[Dataset entries]
•••••

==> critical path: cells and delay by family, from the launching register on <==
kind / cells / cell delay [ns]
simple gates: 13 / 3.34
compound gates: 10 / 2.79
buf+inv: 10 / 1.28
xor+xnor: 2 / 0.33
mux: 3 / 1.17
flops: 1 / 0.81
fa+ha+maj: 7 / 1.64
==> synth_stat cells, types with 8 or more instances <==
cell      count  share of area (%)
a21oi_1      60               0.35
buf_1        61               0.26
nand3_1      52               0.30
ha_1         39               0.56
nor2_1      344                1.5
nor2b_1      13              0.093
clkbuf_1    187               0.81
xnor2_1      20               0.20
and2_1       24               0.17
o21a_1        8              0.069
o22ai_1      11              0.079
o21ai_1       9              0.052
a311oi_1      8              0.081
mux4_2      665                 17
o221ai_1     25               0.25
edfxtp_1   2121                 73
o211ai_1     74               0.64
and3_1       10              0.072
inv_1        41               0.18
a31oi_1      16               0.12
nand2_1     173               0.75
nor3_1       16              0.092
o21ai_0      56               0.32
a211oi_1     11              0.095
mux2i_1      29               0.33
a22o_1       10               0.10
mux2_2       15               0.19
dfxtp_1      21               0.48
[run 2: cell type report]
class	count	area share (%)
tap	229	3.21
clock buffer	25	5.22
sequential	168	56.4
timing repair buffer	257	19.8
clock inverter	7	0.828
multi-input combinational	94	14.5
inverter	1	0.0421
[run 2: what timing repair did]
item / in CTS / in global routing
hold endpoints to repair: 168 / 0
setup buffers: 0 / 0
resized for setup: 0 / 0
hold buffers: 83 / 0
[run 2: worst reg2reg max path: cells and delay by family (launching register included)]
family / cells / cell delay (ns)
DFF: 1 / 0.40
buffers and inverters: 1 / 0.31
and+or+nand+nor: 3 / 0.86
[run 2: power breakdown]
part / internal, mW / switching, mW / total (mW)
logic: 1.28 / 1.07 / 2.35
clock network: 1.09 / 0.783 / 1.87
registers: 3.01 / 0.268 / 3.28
==> src/hdl/qrm_div_lane.sv <==
// One lane: rounded, saturated num * 2^14 / norm by a pipelined restoring divider.
module qrm_div_lane
(
    input  logic             clk,
    input  logic             en,
    input  qrm_pkg::num_t    num,
    input  qrm_pkg::norm_t   norm,
    output qrm_pkg::entry_t  q
);
    import qrm_pkg::*;

    logic [REMW-1:0]  rem_reg [QBITS];
    norm_t            s_reg   [QBITS];
    logic [QBITS-1:0] q_reg   [QBITS+1];
    logic             neg_reg [QBITS+1];
    logic             ovf_reg [QBITS+1];

    logic [NW-1:0]    mag_full;
    logic [REMW-1:0]  dividend;
    logic [QW-1:0]    qmag;

    always_comb
    begin
        mag_full = num[NW-1] ? NW'(-num) : NW'(num);
        dividend = (REMW'(mag_full[MAGW-1:0]) << FRAC) + REMW'(norm >> 1);
    end

    always_ff @(posedge clk)
    begin
        if (en)
        begin
            rem_reg[0] <= dividend;
            s_reg[0]   <= norm;
            q_reg[0]   <= '0;
            neg_reg[0] <= num[NW-1];
            ovf_reg[0] <= dividend >= (REMW'(norm) << QBITS);
        end
    end

    // Stage k decides quotient bit QBITS-k.
    for (genvar k = 1; k <= QBITS; k++)
    begin : g_stage
        localparam int B = QBITS - k;
        logic [REMW-1:0] trial;
        logic            ge;

        always_comb
        begin
            trial = REMW'(s_reg[k-1]) << B;
            ge    = rem_reg[k-1] >= trial;
        end

        always_ff @(posedge clk)
        begin
            if (en)
            begin
                q_reg[k]   <= q_reg[k-1] | (QBITS'(ge) << B);
                neg_reg[k] <= neg_reg[k-1];
                ovf_reg[k] <= ovf_reg[k-1];
            end
        end

        if (k < QBITS)
        begin : g_rem
            always_ff @(posedge clk)
            begin
                if (en)
                begin
                    rem_reg[k] <= ge ? rem_reg[k-1] - trial : rem_reg[k-1];
                    s_reg[k]   <= s_reg[k-1];
                end
            end
        end
    end

    always_comb
    begin
        if (ovf_reg[QBITS] || (q_reg[QBITS] > QBITS'(ONE_Q14)))
        begin
            qmag = ONE_Q14;
        end
        else
        begin
            qmag = QW'(q_reg[QBITS]);
        end
        q = neg_reg[QBITS] ? entry_t'(-qmag) : entry_t'(qmag);
    end

endmodule

==> config.mk <==
export PLATFORM = sky130hd
export DESIGN_NAME = qrm_div_lane
export DESIGN_NICKNAME = d
export VERILOG_FILES = /design/src/hdl/qrm_pkg.sv /design/src/hdl/qrm_div_lane.sv
export SDC_FILE = /design/constraint.sdc
export NUM_CORES = 2
export LEC_CHECK = 0
export BUFFER_PORTS_ARGS = -buffer_cell sky130_fd_sc_hd__clkbuf_2
export CAP_MARGIN = 20
export CELL_PAD_IN_SITES_DETAIL_PLACEMENT = 1
export CELL_PAD_IN_SITES_GLOBAL_PLACEMENT = 1
export CORE_UTILIZATION = 45
export CTS_BUF_LIST = sky130_fd_sc_hd__clkbuf_8 sky130_fd_sc_hd__clkbuf_16
export DETAILED_ROUTE_END_ITERATION = 16
export GPL_ROUTABILITY_DRIVEN = 0
export GPL_TIMING_DRIVEN = 0
export HOLD_SLACK_MARGIN = 0.02
export PLACE_DENSITY = 0.82
export SYNTH_ARGS = -nofsm -noshare
export SYNTH_HDL_FRONTEND = slang
export SYNTH_SLANG_ARGS = --single-unit
==> constraint.sdc <==
create_clock -name clk -period 7.3 [get_ports clk]
set_clock_uncertainty 0.1 [all_clocks]
set_input_delay 0.365 -clock clk [delete_from_list [all_inputs] [get_ports clk]]
set_output_delay 0.365 -clock clk [all_outputs]
set_load 0.01 [all_outputs]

•••••

» Task item: The exercise is to copy out every line above that has the word "path" in it.

» Your response:
==> critical path: cells and delay by family, from the launching register on <==
[run 2: worst reg2reg max path: cells and delay by family (launching register included)]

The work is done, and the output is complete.